Memories seem to be created in the blink of an eye -- we can recall an event as soon as it is over. But is this actually the case? Scientists know the key signals for memory formation but have lacked the tools to figure out the details, such as when and for how long particular molecules need to be active. By developing a more precise way of disrupting signaling, researchers have now defined this window for one of the most important molecules responsible for memory.
Memories are recorded through changes in synapses, or the connections, between neurons. Many synapses are located on tiny bumps called spines that are found along the branching dendrites of neurons. When synapses are very active, like they are during learning or a memorable event, molecular signaling cascades turn on. These cascades strengthen synapses and make spines grow. The protein calcium/calmodulin kinase II, or CaMKII, is required for both of these events. But precisely when and how long CaMKII needs to act was unclear.
To find out, researchers from the Max Planck Florida Institute for Neuroscience in collaboration with with the National Institute of Physiological Sciences in Japan created a light-activated version of AIP2, a CaMKII inhibitor, by attaching a blue light sensor to it. Turning on the light activated the inhibitor and blocked CaMKII activity almost instantaneously, while turning it off allowed CaMKII activity to resume in less than one minute. With this tool, the researchers could manipulate the timing of memory-related CaMKII activity with second-to-minute resolution.
They first investigated the timing of CaMKII activity required for spines to grow and synapses to get stronger. Normally, stimulating a synapse with a particular rhythm strengthens it and makes spines grow. But if the researchers shined the blue light while stimulating -- thus turning off CaMKII activity at the same time -- those changes didn't happen. When they turned the light on just one minute after stimulation, the synapse grew and the spine got stronger, as expected. These results indicate that memory-related changes in synapse strength and structure only require a short, one-minute burst of CaMKII activity.
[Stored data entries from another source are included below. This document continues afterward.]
[config.mk]
export PLATFORM = sky130hd
export DESIGN_NAME = dram_rd_arbiter
export DESIGN_NICKNAME = d
export VERILOG_FILES = /design/src/rtl/dram_rd_arbiter.sv
export SDC_FILE = /design/constraint.sdc
export NUM_CORES = 1
export LEC_CHECK = 0
export ABC_AREA = 0
export CORE_MARGIN = 8
export CORE_UTILIZATION = 43
export CTS_CLUSTER_DIAMETER = 30
export DETAILED_ROUTE_END_ITERATION = 8
export HOLD_SLACK_MARGIN = 0.08
export MAX_ROUTING_LAYER = met4
export PLACE_DENSITY = 0.78
export SYNTH_ARGS = -nofsm -noshare
export SYNTH_HDL_FRONTEND = slang
export SYNTH_SLANG_ARGS = --single-unit
[constraint.sdc]
create_clock -name CLK -period 3.1 [get_ports CLK]
set_input_delay 0.62 -clock CLK [delete_from_list [all_inputs] [get_ports CLK]]
set_output_delay 0.62 -clock CLK [all_outputs]
set_load 0.05 [all_outputs]
[src/rtl/dram_rd_arbiter.sv]
// Round-robin arbiter sharing one DRAM read master between two requesters.
// Owns one burst at a time, steers return beats to the winner, checks beat count.
module dram_rd_arbiter #(
    parameter logic [31:0] TIMEOUT_CYC = 32'd4096,
    parameter logic        PRIO_INIT   = 1'b0
) (
    input  logic        CLK,
    input  logic        RST_N,
    input  logic        s0_kick,
    output logic        s0_busy,
    input  logic [31:0] s0_read_num,
    input  logic [31:0] s0_read_addr,
    output logic [31:0] s0_buf_dout,
    output logic        s0_buf_we,
    input  logic        s1_kick,
    output logic        s1_busy,
    input  logic [31:0] s1_read_num,
    input  logic [31:0] s1_read_addr,
    output logic [31:0] s1_buf_dout,
    output logic        s1_buf_we,
    output logic        m_kick,
    input  logic        m_busy,
    output logic [31:0] m_read_num,
    output logic [31:0] m_read_addr,
    input  logic [31:0] m_buf_dout,
    input  logic        m_buf_we,
    output logic        err_len,
    output logic        err_timeout,
    output logic        err_stray,
    input  logic        err_clr,
    output logic [15:0] grant_cnt0,
    output logic [15:0] grant_cnt1
);

    typedef enum logic [1:0] {
        S_IDLE,
        S_ISSUE,
        S_BUSY,
        S_DONE
    } state_t;

    state_t      state_q, state_d;
    logic        gnt_q, gnt_d;
    logic        prio_q, prio_d;
    logic        m_kick_q, m_kick_d;
    logic        s0_busy_q, s0_busy_d;
    logic        s1_busy_q, s1_busy_d;
    logic [31:0] addr_q, addr_d;
    logic [31:0] num_q, num_d;
    logic [31:0] beat_q, beat_d;
    logic [31:0] tmo_q, tmo_d;
    logic        tmo_hit_q, tmo_hit_d;
    logic        err_len_q, err_len_d;
    logic        err_timeout_q, err_timeout_d;
    logic        err_stray_q, err_stray_d;
    logic [15:0] gcnt0_q, gcnt0_d;
    logic [15:0] gcnt1_q, gcnt1_d;
    logic        active;
    logic        sel;
    logic [31:0] beat_nxt;

    assign active   = (state_q != S_IDLE);
    assign beat_nxt = beat_q + {31'd0, m_buf_we};

    always_comb begin
        state_d       = state_q;
        gnt_d         = gnt_q;
        prio_d        = prio_q;
        m_kick_d      = m_kick_q;
        s0_busy_d     = s0_busy_q;
        s1_busy_d     = s1_busy_q;
        addr_d        = addr_q;
        num_d         = num_q;
        beat_d        = beat_q;
        tmo_d         = tmo_q;
        tmo_hit_d     = tmo_hit_q;
        gcnt0_d       = gcnt0_q;
        gcnt1_d       = gcnt1_q;
        sel           = 1'b0;
        err_len_d     = err_clr ? 1'b0 : err_len_q;
        err_timeout_d = err_clr ? 1'b0 : err_timeout_q;
        err_stray_d   = err_clr ? 1'b0 : err_stray_q;
        unique case (state_q)
            S_IDLE: begin
                if (m_buf_we) err_stray_d = 1'b1;
                if (s0_kick || s1_kick) begin
                    // both requesting: prio_q holds the port not served last
                    sel       = (s0_kick && s1_kick) ? prio_q : s1_kick;
                    gnt_d     = sel;
                    addr_d    = sel ? s1_read_addr : s0_read_addr;
                    num_d     = sel ? s1_read_num : s0_read_num;
                    beat_d    = 32'd0;
                    tmo_d     = 32'd0;
                    tmo_hit_d = 1'b0;
                    m_kick_d  = 1'b1;
                    s0_busy_d = ~sel;
                    s1_busy_d = sel;
                    state_d   = S_ISSUE;
                end
            end
            S_ISSUE: begin
                beat_d = beat_nxt;
                if (m_busy) begin
                    m_kick_d = 1'b0;
                    state_d  = S_BUSY;
                end else if (TIMEOUT_CYC != 32'd0 &&
                             tmo_q + 32'd1 == TIMEOUT_CYC) begin
                    err_timeout_d = 1'b1;
                    tmo_hit_d     = 1'b1;
                    m_kick_d      = 1'b0;
                    s0_busy_d     = 1'b0;
                    s1_busy_d     = 1'b0;
                    state_d       = S_DONE;
                end else begin
                    tmo_d = tmo_q + 32'd1;
                end
            end
            S_BUSY: begin
                beat_d = beat_nxt;
                if (!m_busy) begin
                    s0_busy_d = 1'b0;
                    s1_busy_d = 1'b0;
                    state_d   = S_DONE;
                end
            end
            S_DONE: begin
                beat_d = beat_nxt;
                if (!tmo_hit_q && beat_nxt != num_q) err_len_d = 1'b1;
                if (gnt_q) gcnt1_d = gcnt1_q + 16'd1;
                else       gcnt0_d = gcnt0_q + 16'd1;
                prio_d  = ~gnt_q;
                state_d = S_IDLE;
            end
            default: state_d = S_IDLE;
        endcase
    end

    always_ff @(posedge CLK or negedge RST_N) begin
        if (!RST_N) begin
            state_q       <= S_IDLE;
            gnt_q         <= 1'b0;
            prio_q        <= PRIO_INIT;
            m_kick_q      <= 1'b0;
            s0_busy_q     <= 1'b0;
            s1_busy_q     <= 1'b0;
            addr_q        <= 32'd0;
            num_q         <= 32'd0;
            beat_q        <= 32'd0;
            tmo_q         <= 32'd0;
            tmo_hit_q     <= 1'b0;
            err_len_q     <= 1'b0;
            err_timeout_q <= 1'b0;
            err_stray_q   <= 1'b0;
            gcnt0_q       <= 16'd0;
            gcnt1_q       <= 16'd0;
        end else begin
            state_q       <= state_d;
            gnt_q         <= gnt_d;
            prio_q        <= prio_d;
            m_kick_q      <= m_kick_d;
            s0_busy_q     <= s0_busy_d;
            s1_busy_q     <= s1_busy_d;
            addr_q        <= addr_d;
            num_q         <= num_d;
            beat_q        <= beat_d;
            tmo_q         <= tmo_d;
            tmo_hit_q     <= tmo_hit_d;
            err_len_q     <= err_len_d;
            err_timeout_q <= err_timeout_d;
            err_stray_q   <= err_stray_d;
            gcnt0_q       <= gcnt0_d;
            gcnt1_q       <= gcnt1_d;
        end
    end

    assign m_kick      = m_kick_q;
    assign m_read_addr = addr_q;
    assign m_read_num  = num_q;
    assign s0_busy     = s0_busy_q;
    assign s1_busy     = s1_busy_q;
    assign err_len     = err_len_q;
    assign err_timeout = err_timeout_q;
    assign err_stray   = err_stray_q;
    assign grant_cnt0  = gcnt0_q;
    assign grant_cnt1  = gcnt1_q;

    // return path is combinational so beats reach the winner in the same cycle
    assign s0_buf_we   = m_buf_we & active & ~gnt_q;
    assign s1_buf_we   = m_buf_we & active & gnt_q;
    assign s0_buf_dout = s0_buf_we ? m_buf_dout : 32'd0;
    assign s1_buf_dout = s1_buf_we ? m_buf_dout : 32'd0;

endmodule
==> qor.tcl <==
set qor(finalSetupViolations) 5
set qor(r2r_start) {tmo_q[3]}
set qor(most-common-layout-cells) {267 x sky130_fd_sc_hd__clkdlybuf4s50_1, 170 x sky130_fd_sc_hd__dfrtp_1, 146 x sky130_fd_sc_hd__nand2_1}
set qor(power_leakage_nw) 6.84
set qor(footprint_of_the_multi_input_gates_um2) 5910
set qor(postSynth.asyncResetShare_pct) 100
set qor(synth_seq_cells) 171
set qor(crit_path_start_kind) {register}
set qor(ys_dominant_reg_cell) {sky130_fd_sc_hd__dfrtp_1}
set qor(rr_endpoint) {tmo_q[12]}
set qor(drt-met1-wl_um) 14400
set qor(critical_path.endpoint_type) {register}
set qor(timing.final.max_slew_violations) 0
set qor(route.detailed.vias_per_inst) 5.52
set qor(filler_cell_count) 1930
set qor(crit_fanout) 8
set qor(ant_nets) 0
set qor(pnr_total_power_mw) 13.9
set qor(detailedRoute.firstPassIterationCount) 5
set qor(post_detailed_placement_half_perimeter_wirelength_um) 26900
set qor(worstSetupPathType) {register to register}
set qor(area.growth.synth_to_final_pct) 53.8
set qor(irDropWorstVdd_mv) 0.630
set qor(source_to_sink_clock_delay_at_the_later_pin_of_the_worst_skew_pair_ns) 0.43
set qor(place.port_buffers) 334
set qor(boundaryPins) 335
set qor(detail_route.drc_violations) 0
set qor(die-width_um) 172
set qor(cp.required_ns) 3.45
set qor(critical_path.n_buffers_inverters) 3
set qor(fmax_mhz) 318
set qor(routed-wl-met2_um) 17800
set qor(initial_core_util_pct) 43.3
set qor(grt_first_pass_wirelength_um) 55000
set qor(timing.final.crit_period_ns) 3.15
set qor(r2r_cells) 12
set qor(final_core_util_pct) 66.6
set qor(count_of_flip_flops_with_a_built_in_enable_after_synthesis) 0
set qor(worst_slew_margin_rel_pct) 59.0
set qor(violated_checks) {negative setup slack}
set qor(synth.net_count) 1347
set qor(ys.warnings.count) 0
set qor(clkTransAtPathRegs_ns) 0.07
set qor(endpoint) {tmo_q[12]}
set qor(wl_met3_um) 2700
set qor(yosysTopAreaCellShare_pct) 41.1
set qor(cp_data_arrival_time_ns) 3.50
set qor(final_weighted_congestion_in_routability_driven_placement) 0.956
set qor(finalHoldViolCount) 0
set qor(outcome) {finished, violations left}
set qor(synthesis.instances) 1169
set qor(routed_wl_um) 35800
set qor(setup_skew_ns) 0.0136
set qor(synth.area.top_cells) {sky130_fd_sc_hd__dfrtp_1 41%, sky130_fd_sc_hd__mux2i_1 6.8%, sky130_fd_sc_hd__nand2_1 5.3%}
set qor(cts_max_path_buffers) 2
set qor(crit_slowest_cell) {sky130_fd_sc_hd__or4_4}
set qor(clock_sink_count) 171
set qor(grt.overflow.total) 0
set qor(syn_area_per_cell_um2) 8.91
set qor(layout.area.seq_um2) 4280
set qor(grt_start_max_net_pins) 140
set qor(maxCapViolCount) 0
set qor(grt_setup_unrepaired) {yes}
set qor(worst_slew_pin_slew_ns) 0.612
set qor(placeableCoreArea_um2) 24000
set qor(final_common_cell) {sky130_fd_sc_hd__clkdlybuf4s50_1}
set qor(critical_path_cell_count) 12
set qor(worst_setup_path_startpoint) {tmo_q[3]}
set qor(syn-cell-area_um2) 10400
set qor(globalRouteTotalUtil_pct) 24.1
set qor(fp.dieH_um) 172
set qor(worst_hold_path_type) {primary input to async pin}
set qor(seq_area_frac_synth_pct) 41.1
set qor(top_layer) {met4}
set qor(rows) 57
set qor(critical_path.cell_chain) {nand4_1, buf_4, or3_4, or3_4, nand4_4, nor4_4, buf_4, nand4_1, nand3_2, buf_12, or4_4, a22oi_2}
set qor(cellPowerDensity_nw_per_um2) 870
set qor(yosysTopAreaCell) {sky130_fd_sc_hd__dfrtp_1}
set qor(dr.first_iter.drc_count) 700
set qor(post_route_cells_drive_above_1_share_pct) 18.3
set qor(wire_length_per_cell_um) 18.8
set qor(layout_worst_path_cycle_share_pct) 102
set qor(routed-via-count) 10519
set qor(cpPeakStageDelay_ns) 0.48
set qor(antenna_found_initial) 1
set qor(tritoncts) {built}
set qor(r2r_setup_slack_ns) -0.05
set qor(final_net_count) 1746
set qor(worst_slack_ns) -0.0484
set qor(critical-path-top-delay-family) {simple AND/OR/NAND/NOR gates}
set qor(via_count_of_the_first_global_routing_pass) 10450
set qor(cts_max_level) 4
set qor(synth_cell_types) 70
set qor(hold_worst_slack_ns) 0.162
set qor(floorplan.die_area_um2) 29400
set qor(cts_root_buffer) {sky130_fd_sc_hd__clkbuf_16}
set qor(number_of_cts_inserted_buffers) 17
## report_power, final
part	internal, mW	leakage (nW)	switching, mW
logic	3.11	4.34	4.90
registers	2.97	2.22	0.829
clock network	1.08	0.279	1.04
total	7.16	6.84	6.77
## layout make-up
cell class / count / area share, %
Timing Repair Buffer: 465 / 29.8
Inverter: 17 / 0.399
Clock buffer: 17 / 2.66
Sequential cell: 171 / 26.7
Clock inverter: 15 / 0.922
Tap cell: 324 / 2.53
Antenna cell: 1 / 0.0156
Multi-Input combinational cell: 896 / 36.9
## worst min-delay path by stage
stage,endpoint,slack (ns)
2_1_floorplan,beat_q[0],0.32
3_3_place_gp,m_read_addr[14],0.46
3_5_place_dp,grant_cnt0[15],0.47
4_1_cts,tmo_q[24],0.18
5_1_grt,tmo_q[24],0.21
6_report,tmo_q[24],0.16
## synth_stat cells (all sizes together) (7+ instances only)
cell type and count:
nand2 148, nor3 25, a21oi 45, nor2 50, and4 8, or4 7, and2 67, ha 11
xnor2 55, o211ai 19, buf 21, and3 16, nand3 67, nor4 18, inv 17, nand4 29
clkbuf 64, xor2 39, mux2i 71, o21ai 108, a31oi 9, o311ai 7, dfrtp 171
## layer usage
layer  global-route usage, %  vias up
met5                       -        -
met4                    7.37        0
met3                    5.35       70
met2                    39.8      460
met1                    29.1     5023
li1                        -     4966
## sequential cells by signal, summed over array words and instances (netlist names)
name and count:
tmo_q 32, grant_cnt1 16, grant_cnt0 16, err_len 1, beat_q 32, prio_q 1, err_stray 1, gnt_q 1
m_kick 1, err_timeout 1, tmo_hit_q 1, state_q 2, m_read_num 32, s1_busy 1, s0_busy 1, m_read_addr 32
## kinds of logic (layout without fill, tap and decap cells)
logic type / count (synthesis) / count (layout) / share of synthesized area [%]
flip-flops: 171 / 171 / 41.1
AND/OR/NAND/NOR: 472 / 472 / 24.0
other: 0 / 1 / 0
multiplexers: 76 / 76 / 7.37
buffers and inverters: 102 / 514 / 4.03
XOR/XNOR: 94 / 94 / 7.91
adder cells (fa/ha/maj): 11 / 11 / 1.32
AO/OA/AOI/OAI: 243 / 243 / 14.3
## metrics by stage
step | area [µm²] | setup WS, ns | cells | setup TNS, ns
after global routing | 16000 | -0.154 | 1906 | -2.14
after floorplan | 10400 | 0.0259 | 1169 | 0
after CTS | 15700 | 0.000760 | 1890 | 0
final | 16000 | -0.0484 | 1906 | -0.111
after global placement | 15100 | -0.0276 | 1857 | -0.0276
after detailed placement | 15100 | -0.0918 | 1857 | -0.210
## what timing repair did
| item | in CTS | in global routing |
|---|---|---|
| gates resized for setup | 8 | 46 |
| pin swaps | 2 | 30 |
| hold buffers | 0 | 0 |
| setup buffers | 1 | 12 |
| setup endpoints to repair | 13 | 38 |
| gates cloned | 0 | 3 |
(Power assumes the default switching activity.)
Next, the researchers looked at the timing of CaMKII activity needed for actual memory formation. They placed mice in the bright side of two rooms connected by a hole and trained the mice to avoid the dark room by giving them a tiny electrical shock whenever they entered it. In some mice, they also shined blue light to inhibit CaMKII in the amygdala, a brain region important for this type of memory formation. Inhibiting CaMKII activity in the amygdala during training, but not after, blocked learning. These results indicate that CaMKII activity during training is necessary for learning, but CaMKII activity after training is not. Using the new light-activated inhibitor, the team was able to define the brief window of CaMKII activity needed for memory and associated synapse changes with an unprecedented level of precision.
Because the same strategy can be used to make light-activated inhibitors of proteins in other signaling pathways, the method may also increase understanding of many biological processes and lead to treatments for the many conditions caused by abnormal signaling, such as intellectual disability or addiction.